Validation Rules Format

Create a JSON rules file for validate:

{
  "rules": [
    {"column": "Email", "type": "not_null"},
    {"column": "Email", "type": "pattern", "regex": "^[^@]+@[^@]+\\.[^@]+$"},
    {"column": "ID", "type": "unique"},
    {"column": "Age", "type": "range", "min": 0, "max": 150},
    {"column": "Status", "type": "enum", "values": ["active", "inactive", "pending"]}
  ]
}

Rule types: not_null, unique, range (min/max), pattern (regex), enum (allowed values).

Fill Strategies

| Strategy | Behavior | |----------|----------| | mean | Fill w/ column mean (numeric) | | median | Fill w/ column median (numeric) | | mode | Fill w/ most frequent value | | zero | Fill w/ 0 | | empty | Fill w/ empty string | | ffill | Forward fill (carry last value) | | bfill | Backward fill | | drop | Drop rows w/ nulls in column | | value:<v> | Fill w/ specific value |

Supported Formats

| Format | Read | Write | Dependency | |--------|------|-------|------------| | CSV | Y | Y | (builtin) | | TSV | Y | Y | (builtin) | | XLSX | Y | Y | openpyxl | | XLS | Y | N | xlrd | | JSON | Y | Y | (builtin) | | JSONL | Y | Y | (builtin) | | Parquet | Y | Y | pyarrow |

Integration w/ file-converter

Pipeline data between skills:

# 1. Convert YAML -> CSV (file-converter), then wrangle
python3 .claude/skills/file-converter/scripts/csv_json_yaml.py data.yaml data.csv
python3 .claude/skills/data-wrangler/scripts/data_wrangler.py filter data.csv --where "Status == 'active'" -o filtered.csv

# 2. Wrangle, then convert to PDF report
python3 data_wrangler.py group data.csv --by Dept --agg "Salary:mean,count" -o summary.csv
# (Use file-converter to render summary as markdown -> PDF)

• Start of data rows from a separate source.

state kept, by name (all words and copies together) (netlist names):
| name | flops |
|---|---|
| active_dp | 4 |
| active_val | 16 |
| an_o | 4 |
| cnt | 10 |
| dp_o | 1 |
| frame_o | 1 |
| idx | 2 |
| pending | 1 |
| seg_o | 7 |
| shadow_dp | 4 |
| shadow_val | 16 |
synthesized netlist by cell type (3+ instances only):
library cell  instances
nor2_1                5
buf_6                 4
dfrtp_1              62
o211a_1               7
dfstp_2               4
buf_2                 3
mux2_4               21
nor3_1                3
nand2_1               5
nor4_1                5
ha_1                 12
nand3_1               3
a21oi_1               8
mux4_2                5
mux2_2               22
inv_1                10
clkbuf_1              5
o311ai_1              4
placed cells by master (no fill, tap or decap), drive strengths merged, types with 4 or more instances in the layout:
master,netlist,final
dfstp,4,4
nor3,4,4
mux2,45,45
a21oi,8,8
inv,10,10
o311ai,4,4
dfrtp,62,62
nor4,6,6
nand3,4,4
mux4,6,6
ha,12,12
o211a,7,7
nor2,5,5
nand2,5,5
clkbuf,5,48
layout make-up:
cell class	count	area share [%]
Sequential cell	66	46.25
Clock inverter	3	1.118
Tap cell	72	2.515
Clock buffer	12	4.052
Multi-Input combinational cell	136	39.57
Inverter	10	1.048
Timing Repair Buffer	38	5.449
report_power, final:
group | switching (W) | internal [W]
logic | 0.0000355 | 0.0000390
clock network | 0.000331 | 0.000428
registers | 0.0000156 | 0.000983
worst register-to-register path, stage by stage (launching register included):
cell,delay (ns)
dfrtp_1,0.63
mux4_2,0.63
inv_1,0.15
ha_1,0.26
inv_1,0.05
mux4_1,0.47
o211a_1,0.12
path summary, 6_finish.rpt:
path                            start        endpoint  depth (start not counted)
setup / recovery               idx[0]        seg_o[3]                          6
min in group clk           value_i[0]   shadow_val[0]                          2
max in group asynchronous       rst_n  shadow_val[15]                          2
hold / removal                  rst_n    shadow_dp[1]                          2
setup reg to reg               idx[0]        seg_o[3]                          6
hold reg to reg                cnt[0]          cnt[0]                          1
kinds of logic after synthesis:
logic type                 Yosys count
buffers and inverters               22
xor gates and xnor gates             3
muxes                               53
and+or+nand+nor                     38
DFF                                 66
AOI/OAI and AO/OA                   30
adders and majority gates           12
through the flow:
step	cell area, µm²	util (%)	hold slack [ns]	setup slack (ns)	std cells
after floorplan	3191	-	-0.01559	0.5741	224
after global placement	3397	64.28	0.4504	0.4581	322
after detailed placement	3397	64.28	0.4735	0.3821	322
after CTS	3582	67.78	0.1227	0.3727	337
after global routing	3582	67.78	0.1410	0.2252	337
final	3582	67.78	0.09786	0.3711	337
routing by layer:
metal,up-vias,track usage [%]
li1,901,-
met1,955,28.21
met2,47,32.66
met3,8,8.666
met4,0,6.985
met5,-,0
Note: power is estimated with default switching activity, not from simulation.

# 3. Excel -> JSON -> YAML pipeline
python3 data_wrangler.py convert data.xlsx -o data.json
python3 .claude/skills/file-converter/scripts/csv_json_yaml.py data.json data.yaml

Pandas Query Syntax Reference

Filter expressions use pandas query syntax:

| Pattern | Example | |---------|---------| | Comparison | Age > 30, Revenue >= 10000 | | Equality | Status == "active", Region != "East" | | String contains | Name.str.contains("Smith") | | Multiple conditions | Age > 25 and Status == "active" | | OR conditions | Region == "East" or Region == "West" | | IN list | Status in ["active", "pending"] | | NOT IN | Status not in ["closed", "archived"] | | Null check | Revenue.notna(), Email.isna() | | Between | Age >= 18 and Age <= 65 |

Aggregation Functions

Available for group --agg and pivot --aggfunc:

sum, mean, median, min, max, count, std, var, first, last, nunique

Spec format: "Column:function" — multiple: "Salary:mean,Salary:count,Revenue:sum"